_What this task involves_.
The answer must consist of every line from the data that holds "removed".

_Records shown_.
This is an optimization exercise on Yosys and OpenROAD, whose aim is small area, a short achievable clock period and few clock cycles per item, not a production implementation. RTL that was checked went through simulation tests only; none was proved equivalent to the original.

v56:
Design aes_core, start of the top module:
module aes_core (
    input  wire         clk,
    input  wire         rst,         
    input  wire         in_valid,
    output wire         in_ready,
    input  wire         in_key256,   
    input  wire [255:0] in_key,
    input  wire [127:0] in_block,
    output reg          out_valid,
    output reg  [127:0] out_block
);
Settings: LEC_CHECK=0, ABC_AREA=0, CAP_MARGIN=20, CORE_MARGIN=2, CORE_UTILIZATION=25, SLEW_MARGIN=20, SYNTH_HIERARCHICAL=1; clock period 10.0 ns.
standard.sh (not shown) runs the stock make flow with config.mk's settings and CLKGATE_MAP_FILE= SYNTH_SCRIPT=/design/flow/synth_recipe.tcl, a recipe that flattens the netlist after the stock synthesis.
==> flow/flow/run.sh <==
#!/bin/bash
# Standard layout, with plain buf_1 cells as the port buffers and timing
# repair aimed 6 ns below the clock period.
set -euo pipefail
bash standard.sh BUFFER_PORTS_ARGS="-buffer_cell sky130_fd_sc_hd__buf_1" SETUP_SLACK_MARGIN=6 finish > standard_flow.log 2>&1
The final layout from v56, which completed every stage, passed the timing, design-rule and antenna checks at the end of the flow.
Testbench counts of v56, summed over its fixed seeds: cycles 27,742, blocks 2,400.
--- input diff v56..v14 ---
- CORE_UTILIZATION now 60, was 25
==> flow/flow/run.sh <==
#!/bin/bash
# Standard layout, with plain buf_1 cells as the port buffers and timing
# repair aimed 6.5 ns below the clock period.
set -euo pipefail
bash standard.sh BUFFER_PORTS_ARGS="-buffer_cell sky130_fd_sc_hd__buf_1" SETUP_SLACK_MARGIN=6.5 finish > standard_flow.log 2>&1
[summary]
v14 reached the end of the flow, and the finished layout is clean on the timing, design-rule and antenna checks. In the flow results for v56 and v14, the cell area is larger on v14. The final standard cell utilization of the core reported for v14 is greater than that of v56 by 43 points. [v14 vs v56] effective utilization at floorplan: higher in v14. v14 vs v56: fraction of area in multi-input gates up. Global-route met3 utilization up 1.0 points in v14 wrt v56. Compared to v56, v14 has data arrival time at the worst-slack endpoint 340 ps lower. The run showing the greater post-route clock period utilization is v56.
What v58 does differently from v14 at the input level:
- a change of CORE_UTILIZATION from 60 to 25
==> flow/flow/run.sh <==
#!/bin/bash
# Standard layout, with plain buf_1 cells as the port buffers and timing
# repair aimed 6.8 ns below the clock period.
set -euo pipefail
bash standard.sh BUFFER_PORTS_ARGS="-buffer_cell sky130_fd_sc_hd__buf_1" SETUP_SLACK_MARGIN=6.8 finish > standard_flow.log 2>&1
### Flow results
v58 completed; timing, DRC and antenna clean
Cmp v14 and v58 / HPWL after detailed placement / lower: v14
Between v14 and v58, the max-slew headroom at the worst pin is higher for v14.
v58 supports a higher top clock frequency than v14.
v58 reports a higher non-clock buffer count in the final layout than v14 does.
Higher number of buffers inserted to repair setup after CTS goes to v58 over v14.
Comparing v14 and v58, the lower final worst hold slack is on v58.
Register cell area after layout (lower): v14
On v58: buffer and inverter count on the worst path is 1 higher than what v14 gave.
Changes observed in v58 relative to v14: register-to-register slack now larger.

* * *

## run A
Another version of the RTL of aes_core (not shown whole).
For scale: roughly 5800 cells after synthesis, about 1000 flip-flops, ~520 I/O pins, roughly 0.060 mm2 of cells after synthesis.
## aes_core
module aes_core (
    input  wire         clk,
    input  wire         rst,         
    input  wire         in_valid,
    output wire         in_ready,
    input  wire         in_key256,   
    input  wire [255:0] in_key,
    input  wire [127:0] in_block,
    output reg          out_valid,
    output reg  [127:0] out_block
);
    reg  [127:0] r1;
    reg  [255:0] ka;       
    reg          v1, k1;
    reg  [3:0]   n1;       
    reg  [191:0] r2;
    reg  [47:0]  kt;       
    reg  [255:0] kb;
    reg          v2, k2;
    reg  [3:0]   n2;       
    reg          rdy;      
    reg          fre;      
    assign in_ready = rdy;
    genvar i;
    wire [191:0] mid;
    generate
        for (i = 0; i < 16; i = i + 1) begin : g_top
            aes_sbox_top u_top (.in(r1[127-8*i -: 8]), .inv(mid[191-12*i -: 4]));
            assign mid[187-12*i -: 8] = r1[127-8*i -: 8];
        end
    endgenerate
    wire        rot1 = !k1 || n1[0];
  ...
Settings: LEC_CHECK=0, ABC_AREA=0, CAP_MARGIN=20, CORE_MARGIN=2, CORE_UTILIZATION=25, SLEW_MARGIN=20, SYNTH_HIERARCHICAL=1; clock period 10.0 ns.
==> flow/flow/run.sh <==
#!/bin/bash
# Standard layout, with plain buf_1 cells as the port buffers.
set -euo pipefail
bash standard.sh BUFFER_PORTS_ARGS="-buffer_cell sky130_fd_sc_hd__buf_1" finish > standard_flow.log 2>&1
Inputs modified between run A and run B:
==> flow/flow/run.sh <==
#!/bin/bash
# Standard layout, with plain buf_1 cells as the port buffers and timing
# repair aimed 6 ns below the clock period.
set -euo pipefail
bash standard.sh BUFFER_PORTS_ARGS="-buffer_cell sky130_fd_sc_hd__buf_1" SETUP_SLACK_MARGIN=6 finish > standard_flow.log 2>&1
## What came out
In the reports for run A and run B, the smaller final worst-path cycle share belongs to run B. | transition time of the tightest slew-check pin | run B vs run A | 150 ps lower |. Compared with run A, run B shows a via density per instance that is 0.019 higher. As far as cell area after synthesis is concerned, run B and run A perform about the same. Headroom to the max-slew limit in run B vs run A: up 10 points. Compared with run A, run B improves timing-limited maximum frequency.
diff inputs: run B => run C
==> flow/run.sh (new file) <==
#!/bin/bash
# synth_recipe.tcl (not shown) runs the flow's synth.tcl, then flattens the netlist and writes it again
# the make line also repeats each setting of config.mk as NAME=value (left out here)
make -C /OpenROAD-flow-scripts/flow DESIGN_CONFIG=/design/flow/config.mk WORK_HOME=/design/flow/orfs CLKGATE_MAP_FILE= SYNTH_SCRIPT=/design/flow/synth_recipe.tcl finish
removed: flow/flow/run.sh
removed: flow/standard.sh
==> summary.txt <==
Average wire per cell in the routed design of run C falls short of that of run B slightly.
Looking at capturing instance or port of the critical path, the r1[63] result is from run C; the out_block[63] one comes from run B.
Between run B and run C, the worst hold slack is higher for run C.
Diff run B and run C: relative slew slack lower in run C
Against run B, final instance area in run C fell slightly.
Run C vs. run B: pin count of the biggest net entering global routing now sits lower; total vias in the final route now sits lower.
No run of this note included a check of the RTL's function; only the layout flow was run.

-- what the ideal ports hide --
How much do the figures lean on ideal ports? The routed layouts below were timed once more, with nothing changed but the port constraints.
Step 1 (the two cells are an assumption about what drives the block):
set clk [get_ports {clk}]
set_driving_cell -lib_cell sky130_fd_sc_hd__clkbuf_16 $clk
set_driving_cell -lib_cell sky130_fd_sc_hd__buf_2 [delete_from_list [all_inputs] $clk]
Step 2 adds t to the input delays and takes it off the output delays; t is the mean of the earliest and latest rising clock arrival at the registers after step 1. Input paths then give back, and output paths get back, about the clock's delay inside the block.
Three values: ideal ports, drivers, drivers and shift; two values: the first two.
run | shift t [ns] | setup slack, ns | worst slew at a driven data input, ns
v56 | 0.824 | 6.070 / 6.070 / 5.354 | 0.16
v14 | 0.776 | 6.493 / 6.493 / 5.860 | 0.07
v58 | 0.833 | 6.681 / 6.596 / 5.935 | 0.16
run A | 0.861 | 5.186 / 5.186 / 5.186 | 0.20
run B | 0.859 | 6.027 / 6.027 / 6.027 | 0.21
run C | 0.844 | 5.012 / 5.012 / 5.012 | 0.22
After both steps every run listed still meets setup and hold. For v58, which loses most, drivers alone change the setup slack by -0.085 ns; drivers and shift together by -0.746 ns.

_Result of this exercise_.
removed: flow/flow/run.sh
removed: flow/standard.sh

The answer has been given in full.